One of the hardest parts of this year was our church. Due to changes, I no longer felt as if I belonged to a place/faith that I have known my whole life. I would leave church feeling awful, sad, and almost worthless due to preaching and sermons. I struggled as to which direction to go. I found how easy it would be to turn away from God and faith all together.
Then, we found a new church. It is amazing~the priest is absolutely wonderful, uplifting, and inspirational. I feel God put us on this path quite simply to bring him and his inspiration into not only my life but my family's lives. He is what has gotten me through the better part of all of this and I will always be thankful to him.
It is with this situation, that I turned back to a poem from my childhood. I realize the poem will always give me strength:
Footprints in the Sand
One night I dreamed I was walking along the beach with the Lord. Many scenes from my life flashed across the sky.

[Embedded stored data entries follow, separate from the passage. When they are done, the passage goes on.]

<file path="src/rtl/csa_pkg.sv">
// Shared types and helpers for the nibble-serial carry-select adder controller.
package csa_pkg;

    localparam int SLICE_W = 4;

    typedef enum logic [1:0] {
        IDLE = 2'd0,
        RUN  = 2'd1,
        DONE = 2'd2
    } csa_state_e;

    function automatic int nslice(input int width);
        return width / SLICE_W;
    endfunction

endpackage

</file>
<file path="src/rtl/csa_seq_adder_ctrl_if.sv">
// Operand/result handshake bundle between producer, adder controller and consumer.
// valid/ready: a transfer happens on a rising edge where both are high; the
// sender holds its payload and valid steady until that edge.
interface csa_seq_adder_ctrl_if #(
    parameter int WIDTH = 16
);
    logic             in_valid;
    logic             in_ready;
    logic [WIDTH-1:0] a;
    logic [WIDTH-1:0] b;
    logic             cin;
    logic             sub;
    logic             out_valid;
    logic             out_ready;
    logic [WIDTH-1:0] sum;
    logic             cout;
    logic             ovf;
    logic             busy;

    modport master (
        output in_valid, a, b, cin, sub, out_ready,
        input  in_ready, out_valid, sum, cout, ovf, busy
    );

    modport slave (
        input  in_valid, a, b, cin, sub, out_ready,
        output in_ready, out_valid, sum, cout, ovf, busy
    );
endinterface

</file>
<file path="src/rtl/csa_slice4.sv">
// Combinational 4-bit carry-select slice: two ripple chains (carry-in 0 and 1)
// with the real carry-in picking the result.
module csa_slice4
    import csa_pkg::*;
(
    input  logic [SLICE_W-1:0] a,
    input  logic [SLICE_W-1:0] b,
    input  logic               cin,
    output logic [SLICE_W-1:0] s,
    output logic               cout
);
    logic [SLICE_W-1:0] s0;
    logic [SLICE_W-1:0] s1;
    logic               c0;
    logic               c1;

    always_comb begin
        s0 = '0;
        s1 = '0;
        c0 = 1'b0;
        c1 = 1'b1;
        for (int i = 0; i < SLICE_W; i++) begin
            s0[i] = a[i] ^ b[i] ^ c0;
            c0    = (a[i] & b[i]) | (c0 & (a[i] ^ b[i]));
            s1[i] = a[i] ^ b[i] ^ c1;
            c1    = (a[i] & b[i]) | (c1 & (a[i] ^ b[i]));
        end
    end

    assign s    = cin ? s1 : s0;
    assign cout = cin ? c1 : c0;

endmodule

</file>
<file path="src/rtl/csa_seq_adder_ctrl.sv">
// Multi-cycle add/subtract controller: one carry-select nibble slice is stepped
// across the operands LSB-first, with the inter-nibble carry kept in a register.
module csa_seq_adder_ctrl
    import csa_pkg::*;
#(
    parameter int WIDTH = 16
) (
    input  logic                 clk,
    input  logic                 rst,
    csa_seq_adder_ctrl_if.slave  bus,
    output csa_state_e           state_o
);
    localparam int NSLICE = nslice(WIDTH);
    localparam int IDX_W  = (NSLICE > 1) ? $clog2(NSLICE) : 1;

    generate
        if ((WIDTH < SLICE_W) || ((WIDTH % SLICE_W) != 0)) begin : g_bad_width
            $error("csa_seq_adder_ctrl: WIDTH must be a positive multiple of 4");
        end
    endgenerate

    csa_state_e       state_q;
    logic [IDX_W-1:0] idx_q;
    logic [WIDTH-1:0] a_q;
    logic [WIDTH-1:0] b_q;
    logic             carry_q;
    logic [WIDTH-1:0] sum_q;
    logic             cout_q;
    logic             ovf_q;
    logic             in_ready_q;
    logic             out_valid_q;
    logic             busy_q;

    logic [SLICE_W-1:0] a_nib;
    logic [SLICE_W-1:0] b_nib;
    logic [SLICE_W-1:0] slice_s;
    logic               slice_co;
    logic               last_nib;

    assign a_nib    = a_q[SLICE_W*idx_q +: SLICE_W];
    assign b_nib    = b_q[SLICE_W*idx_q +: SLICE_W];
    assign last_nib = (idx_q == IDX_W'(NSLICE - 1));

    csa_slice4 u_slice (
        .a    (a_nib),
        .b    (b_nib),
        .cin  (carry_q),
        .s    (slice_s),
        .cout (slice_co)
    );

    always_ff @(posedge clk) begin
        if (rst) begin
            state_q     <= IDLE;
            idx_q       <= '0;
            a_q         <= '0;
            b_q         <= '0;
            carry_q     <= 1'b0;
            sum_q       <= '0;
            cout_q      <= 1'b0;
            ovf_q       <= 1'b0;
            in_ready_q  <= 1'b1;
            out_valid_q <= 1'b0;
            busy_q      <= 1'b0;
        end else begin
            case (state_q)
                IDLE: begin
                    if (bus.in_valid && in_ready_q) begin
                        // Subtraction is A + ~B + 1, so B is inverted once here.
                        a_q        <= bus.a;
                        b_q        <= bus.b ^ {WIDTH{bus.sub}};
                        carry_q    <= bus.sub | bus.cin;
                        idx_q      <= '0;
                        in_ready_q <= 1'b0;
                        busy_q     <= 1'b1;
                        state_q    <= RUN;
                    end
                end
                RUN: begin
                    sum_q[SLICE_W*idx_q +: SLICE_W] <= slice_s;
                    carry_q <= slice_co;
                    if (last_nib) begin
                        idx_q       <= '0;
                        cout_q      <= slice_co;
                        ovf_q       <= (a_q[WIDTH-1] == b_q[WIDTH-1]) &&
                                       (slice_s[SLICE_W-1] != a_q[WIDTH-1]);
                        out_valid_q <= 1'b1;
                        state_q     <= DONE;
                    end else begin
                        idx_q <= idx_q + 1'b1;
                    end
                end
                DONE: begin
                    // in_ready rises only after the result handshake edge.
                    if (bus.out_ready) begin
                        out_valid_q <= 1'b0;
                        busy_q      <= 1'b0;
                        in_ready_q  <= 1'b1;
                        state_q     <= IDLE;
                    end
                end
                default: begin
                    state_q     <= IDLE;
                    idx_q       <= '0;
                    out_valid_q <= 1'b0;
                    busy_q      <= 1'b0;
                    in_ready_q  <= 1'b1;
                end
            endcase
        end
    end

    assign bus.in_ready  = in_ready_q;
    assign bus.out_valid = out_valid_q;
    assign bus.sum       = sum_q;
    assign bus.cout      = cout_q;
    assign bus.ovf       = ovf_q;
    assign bus.busy      = busy_q;
    assign state_o       = state_q;

endmodule

</file>
<file path="src/flat_wrapper.sv">
// flat-port wrapper written by rule: the top's interface ports become plain ports
module csa_seq_adder_ctrl_flat import csa_pkg::*;
#(
    parameter int WIDTH = 16
)
  (clk, rst, state_o, bus_in_valid, bus_a, bus_b, bus_cin, bus_sub, bus_out_ready, bus_in_ready, bus_out_valid, bus_sum, bus_cout, bus_ovf, bus_busy);
  csa_seq_adder_ctrl_if #(.WIDTH(WIDTH)) bus_i ();
  input  logic clk;
  input  logic rst;
  output csa_state_e state_o;
  input wire logic [$bits(bus_i.in_valid)-1:0] bus_in_valid;
  input wire logic [$bits(bus_i.a)-1:0] bus_a;
  input wire logic [$bits(bus_i.b)-1:0] bus_b;
  input wire logic [$bits(bus_i.cin)-1:0] bus_cin;
  input wire logic [$bits(bus_i.sub)-1:0] bus_sub;
  input wire logic [$bits(bus_i.out_ready)-1:0] bus_out_ready;
  output wire logic [$bits(bus_i.in_ready)-1:0] bus_in_ready;
  output wire logic [$bits(bus_i.out_valid)-1:0] bus_out_valid;
  output wire logic [$bits(bus_i.sum)-1:0] bus_sum;
  output wire logic [$bits(bus_i.cout)-1:0] bus_cout;
  output wire logic [$bits(bus_i.ovf)-1:0] bus_ovf;
  output wire logic [$bits(bus_i.busy)-1:0] bus_busy;
  assign bus_i.in_valid = bus_in_valid;
  assign bus_i.a = bus_a;
  assign bus_i.b = bus_b;
  assign bus_i.cin = bus_cin;
  assign bus_i.sub = bus_sub;
  assign bus_i.out_ready = bus_out_ready;
  assign bus_in_ready = bus_i.in_ready;
  assign bus_out_valid = bus_i.out_valid;
  assign bus_sum = bus_i.sum;
  assign bus_cout = bus_i.cout;
  assign bus_ovf = bus_i.ovf;
  assign bus_busy = bus_i.busy;
  csa_seq_adder_ctrl #(.WIDTH(WIDTH)) u_core (.clk(clk), .rst(rst), .bus(bus_i), .state_o(state_o));
endmodule
</file>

In each scene I noticed footprints in the sand. Sometimes there were two sets of footprints, other times there was one only.
This bothered me because I noticed that during the low periods of my life, when I was suffering from anguish, sorrow or defeat, I could see only one set of footprints, so I said to the Lord,
“You promised me Lord,
that if I followed you, you would walk with me always. But I have noticed that during the most trying periods of my life there has only been one set of footprints in the sand. Why, when I needed you most, have you not been there for me?”
The Lord replied, “The years when you have seen only one set of footprints, my child, is when I carried you.”
~Mary Stevenson, 1936
Four years ago, during a difficult period when we lost a very close family friend, I stumbled across a song called “Footprints in the Sand” by Leona Lewis. I clicked on it, not thinking that it would be the actual poem. To my surprise, it was. It is the most beautiful and uplifting song and it often reminds me that I am never alone. It gives me strength when I feel I have none. Just know that if or when you are at a low point remember God will always carry us through anything.